» What is needed:
Print the lines that run from the line with "edit 1: cell" to the line with "-1090 | 8 |", keeping both end lines, exactly as they appear in the entries below, and nothing else.
──────── Provided data
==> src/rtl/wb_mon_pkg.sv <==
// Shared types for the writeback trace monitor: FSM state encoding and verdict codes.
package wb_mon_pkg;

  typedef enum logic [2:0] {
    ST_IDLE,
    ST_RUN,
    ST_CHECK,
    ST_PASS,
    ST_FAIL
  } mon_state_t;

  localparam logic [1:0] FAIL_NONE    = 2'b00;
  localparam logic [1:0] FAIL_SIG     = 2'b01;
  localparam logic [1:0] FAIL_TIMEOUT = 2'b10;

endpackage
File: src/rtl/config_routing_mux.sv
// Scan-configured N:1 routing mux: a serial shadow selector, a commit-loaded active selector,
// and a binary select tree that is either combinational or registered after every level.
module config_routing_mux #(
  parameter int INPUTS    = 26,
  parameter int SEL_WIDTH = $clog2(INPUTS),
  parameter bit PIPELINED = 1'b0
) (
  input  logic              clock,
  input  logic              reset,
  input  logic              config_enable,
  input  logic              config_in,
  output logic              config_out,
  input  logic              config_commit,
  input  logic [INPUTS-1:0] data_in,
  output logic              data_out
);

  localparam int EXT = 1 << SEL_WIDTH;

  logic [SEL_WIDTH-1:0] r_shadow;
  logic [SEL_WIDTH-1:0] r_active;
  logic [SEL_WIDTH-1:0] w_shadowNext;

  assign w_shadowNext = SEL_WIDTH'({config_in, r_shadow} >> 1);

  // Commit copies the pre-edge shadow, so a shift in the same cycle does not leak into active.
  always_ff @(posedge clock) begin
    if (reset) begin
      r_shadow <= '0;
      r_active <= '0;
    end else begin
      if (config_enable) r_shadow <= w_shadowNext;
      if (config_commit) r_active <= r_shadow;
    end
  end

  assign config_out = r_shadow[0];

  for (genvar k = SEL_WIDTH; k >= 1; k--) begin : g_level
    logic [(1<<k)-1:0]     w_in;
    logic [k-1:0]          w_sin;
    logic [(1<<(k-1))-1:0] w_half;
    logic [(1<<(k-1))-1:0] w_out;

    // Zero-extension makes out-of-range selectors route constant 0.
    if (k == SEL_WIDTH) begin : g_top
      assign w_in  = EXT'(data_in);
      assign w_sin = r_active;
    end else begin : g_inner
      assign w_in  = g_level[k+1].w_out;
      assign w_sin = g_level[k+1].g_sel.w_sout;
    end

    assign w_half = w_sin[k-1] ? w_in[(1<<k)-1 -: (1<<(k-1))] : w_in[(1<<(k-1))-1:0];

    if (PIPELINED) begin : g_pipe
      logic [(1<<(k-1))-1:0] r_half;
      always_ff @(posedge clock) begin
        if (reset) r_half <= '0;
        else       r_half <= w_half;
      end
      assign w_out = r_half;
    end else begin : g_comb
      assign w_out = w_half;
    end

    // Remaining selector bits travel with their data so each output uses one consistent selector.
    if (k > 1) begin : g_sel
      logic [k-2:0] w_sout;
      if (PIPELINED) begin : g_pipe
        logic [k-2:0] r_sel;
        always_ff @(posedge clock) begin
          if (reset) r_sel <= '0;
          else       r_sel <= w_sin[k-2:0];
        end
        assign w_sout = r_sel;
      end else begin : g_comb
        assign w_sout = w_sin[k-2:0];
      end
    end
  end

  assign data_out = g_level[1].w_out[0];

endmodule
────────────────
──────── Provided data
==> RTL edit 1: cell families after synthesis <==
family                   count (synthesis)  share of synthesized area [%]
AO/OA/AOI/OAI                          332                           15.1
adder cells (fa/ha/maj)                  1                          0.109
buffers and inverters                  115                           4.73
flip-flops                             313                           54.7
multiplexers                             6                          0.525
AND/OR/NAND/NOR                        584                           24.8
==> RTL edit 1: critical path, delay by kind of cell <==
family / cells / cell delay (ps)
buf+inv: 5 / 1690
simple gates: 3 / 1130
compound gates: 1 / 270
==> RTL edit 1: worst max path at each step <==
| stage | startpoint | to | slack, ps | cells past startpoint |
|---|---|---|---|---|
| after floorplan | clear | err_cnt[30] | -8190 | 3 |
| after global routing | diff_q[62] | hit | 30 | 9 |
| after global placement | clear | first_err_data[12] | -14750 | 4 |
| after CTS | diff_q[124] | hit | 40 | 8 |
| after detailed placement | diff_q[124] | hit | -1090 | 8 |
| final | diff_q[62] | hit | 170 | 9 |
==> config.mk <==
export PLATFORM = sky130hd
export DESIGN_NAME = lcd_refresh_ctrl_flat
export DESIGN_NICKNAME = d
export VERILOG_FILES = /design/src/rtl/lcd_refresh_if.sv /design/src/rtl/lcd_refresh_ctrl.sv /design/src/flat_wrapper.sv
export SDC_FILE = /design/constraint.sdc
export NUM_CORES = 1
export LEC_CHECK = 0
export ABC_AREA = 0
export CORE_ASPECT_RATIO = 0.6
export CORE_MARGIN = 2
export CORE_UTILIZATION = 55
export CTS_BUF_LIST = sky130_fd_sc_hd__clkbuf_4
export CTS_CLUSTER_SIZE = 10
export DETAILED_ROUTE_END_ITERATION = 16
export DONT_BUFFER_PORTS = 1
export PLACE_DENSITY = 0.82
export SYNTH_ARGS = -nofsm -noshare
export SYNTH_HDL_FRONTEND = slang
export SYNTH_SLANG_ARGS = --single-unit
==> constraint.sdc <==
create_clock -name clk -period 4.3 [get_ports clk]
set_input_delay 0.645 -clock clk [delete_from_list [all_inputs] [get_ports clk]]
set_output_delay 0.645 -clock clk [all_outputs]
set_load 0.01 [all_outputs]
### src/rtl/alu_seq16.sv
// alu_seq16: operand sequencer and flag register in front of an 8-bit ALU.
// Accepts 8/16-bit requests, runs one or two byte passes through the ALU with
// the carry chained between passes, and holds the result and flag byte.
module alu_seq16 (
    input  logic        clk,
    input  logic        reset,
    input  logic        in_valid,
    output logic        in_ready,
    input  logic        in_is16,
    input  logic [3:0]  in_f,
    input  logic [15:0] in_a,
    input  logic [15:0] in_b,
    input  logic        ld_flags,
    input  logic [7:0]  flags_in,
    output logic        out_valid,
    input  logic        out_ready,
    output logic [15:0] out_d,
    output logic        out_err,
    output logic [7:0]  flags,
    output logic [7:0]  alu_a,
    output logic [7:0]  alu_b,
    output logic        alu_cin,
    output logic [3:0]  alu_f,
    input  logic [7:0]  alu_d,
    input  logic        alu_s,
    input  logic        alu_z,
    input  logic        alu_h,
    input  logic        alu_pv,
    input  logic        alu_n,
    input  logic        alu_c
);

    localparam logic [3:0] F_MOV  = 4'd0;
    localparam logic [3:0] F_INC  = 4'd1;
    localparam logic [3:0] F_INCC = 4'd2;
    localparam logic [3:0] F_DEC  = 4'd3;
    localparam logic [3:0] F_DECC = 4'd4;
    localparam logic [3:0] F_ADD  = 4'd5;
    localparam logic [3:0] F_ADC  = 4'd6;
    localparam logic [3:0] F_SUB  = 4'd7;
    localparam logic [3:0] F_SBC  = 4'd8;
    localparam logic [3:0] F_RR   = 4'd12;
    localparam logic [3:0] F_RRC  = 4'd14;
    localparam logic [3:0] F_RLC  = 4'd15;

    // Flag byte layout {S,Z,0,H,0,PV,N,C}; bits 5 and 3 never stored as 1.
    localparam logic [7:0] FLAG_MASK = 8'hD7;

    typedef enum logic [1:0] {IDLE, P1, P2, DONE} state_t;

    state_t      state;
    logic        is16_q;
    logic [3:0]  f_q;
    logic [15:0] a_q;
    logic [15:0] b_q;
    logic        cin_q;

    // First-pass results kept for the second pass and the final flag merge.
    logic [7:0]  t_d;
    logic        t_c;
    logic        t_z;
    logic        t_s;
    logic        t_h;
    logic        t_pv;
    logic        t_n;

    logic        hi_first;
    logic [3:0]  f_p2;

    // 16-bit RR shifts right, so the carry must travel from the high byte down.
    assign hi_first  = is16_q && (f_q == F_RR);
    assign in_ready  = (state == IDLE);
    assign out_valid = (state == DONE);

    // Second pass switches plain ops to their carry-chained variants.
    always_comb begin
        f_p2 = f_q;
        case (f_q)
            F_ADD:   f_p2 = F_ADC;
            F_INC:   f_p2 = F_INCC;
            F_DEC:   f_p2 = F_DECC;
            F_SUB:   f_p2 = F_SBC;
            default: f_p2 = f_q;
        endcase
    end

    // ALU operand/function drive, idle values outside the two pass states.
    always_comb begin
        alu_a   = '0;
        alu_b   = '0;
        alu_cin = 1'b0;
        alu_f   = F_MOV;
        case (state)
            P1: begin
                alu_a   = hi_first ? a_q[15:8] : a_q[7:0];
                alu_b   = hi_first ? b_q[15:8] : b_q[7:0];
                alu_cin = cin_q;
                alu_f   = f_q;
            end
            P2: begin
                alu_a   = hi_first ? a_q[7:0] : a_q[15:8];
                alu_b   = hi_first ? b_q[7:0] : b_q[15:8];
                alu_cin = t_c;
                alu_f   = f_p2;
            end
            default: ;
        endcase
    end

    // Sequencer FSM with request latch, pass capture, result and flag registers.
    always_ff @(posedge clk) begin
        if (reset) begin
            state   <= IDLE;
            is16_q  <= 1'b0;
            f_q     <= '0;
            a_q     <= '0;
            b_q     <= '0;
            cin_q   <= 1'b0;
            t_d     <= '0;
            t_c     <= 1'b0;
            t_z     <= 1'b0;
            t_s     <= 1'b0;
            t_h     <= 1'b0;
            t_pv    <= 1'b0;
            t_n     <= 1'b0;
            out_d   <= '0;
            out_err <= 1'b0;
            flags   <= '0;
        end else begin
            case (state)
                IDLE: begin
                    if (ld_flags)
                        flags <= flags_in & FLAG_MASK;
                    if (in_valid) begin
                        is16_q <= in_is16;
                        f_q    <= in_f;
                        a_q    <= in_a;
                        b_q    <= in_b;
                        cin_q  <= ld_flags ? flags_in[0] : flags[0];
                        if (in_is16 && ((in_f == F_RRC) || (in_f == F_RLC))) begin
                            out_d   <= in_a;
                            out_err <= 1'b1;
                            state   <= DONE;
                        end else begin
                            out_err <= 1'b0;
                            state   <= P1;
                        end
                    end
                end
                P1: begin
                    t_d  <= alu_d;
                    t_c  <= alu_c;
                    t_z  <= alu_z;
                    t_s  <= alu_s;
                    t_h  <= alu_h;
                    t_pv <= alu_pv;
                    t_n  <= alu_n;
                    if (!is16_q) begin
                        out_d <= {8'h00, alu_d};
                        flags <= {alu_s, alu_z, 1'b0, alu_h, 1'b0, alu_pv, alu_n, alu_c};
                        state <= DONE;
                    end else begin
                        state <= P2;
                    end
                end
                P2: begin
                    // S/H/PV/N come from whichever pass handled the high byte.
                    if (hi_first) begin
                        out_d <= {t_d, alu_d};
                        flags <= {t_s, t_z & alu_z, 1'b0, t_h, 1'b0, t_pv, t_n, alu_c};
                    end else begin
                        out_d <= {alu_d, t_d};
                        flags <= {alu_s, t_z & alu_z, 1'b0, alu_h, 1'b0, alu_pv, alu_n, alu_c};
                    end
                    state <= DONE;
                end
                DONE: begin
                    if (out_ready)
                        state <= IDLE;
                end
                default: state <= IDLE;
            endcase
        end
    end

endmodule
────────────────
» Response:
==> RTL edit 1: cell families after synthesis <==
family                   count (synthesis)  share of synthesized area [%]
AO/OA/AOI/OAI                          332                           15.1
adder cells (fa/ha/maj)                  1                          0.109
buffers and inverters                  115                           4.73
flip-flops                             313                           54.7
multiplexers                             6                          0.525
AND/OR/NAND/NOR                        584                           24.8
==> RTL edit 1: critical path, delay by kind of cell <==
family / cells / cell delay (ps)
buf+inv: 5 / 1690
simple gates: 3 / 1130
compound gates: 1 / 270
==> RTL edit 1: worst max path at each step <==
| stage | startpoint | to | slack, ps | cells past startpoint |
|---|---|---|---|---|
| after floorplan | clear | err_cnt[30] | -8190 | 3 |
| after global routing | diff_q[62] | hit | 30 | 9 |
| after global placement | clear | first_err_data[12] | -14750 | 4 |
| after CTS | diff_q[124] | hit | 40 | 8 |
| after detailed placement | diff_q[124] | hit | -1090 | 8 |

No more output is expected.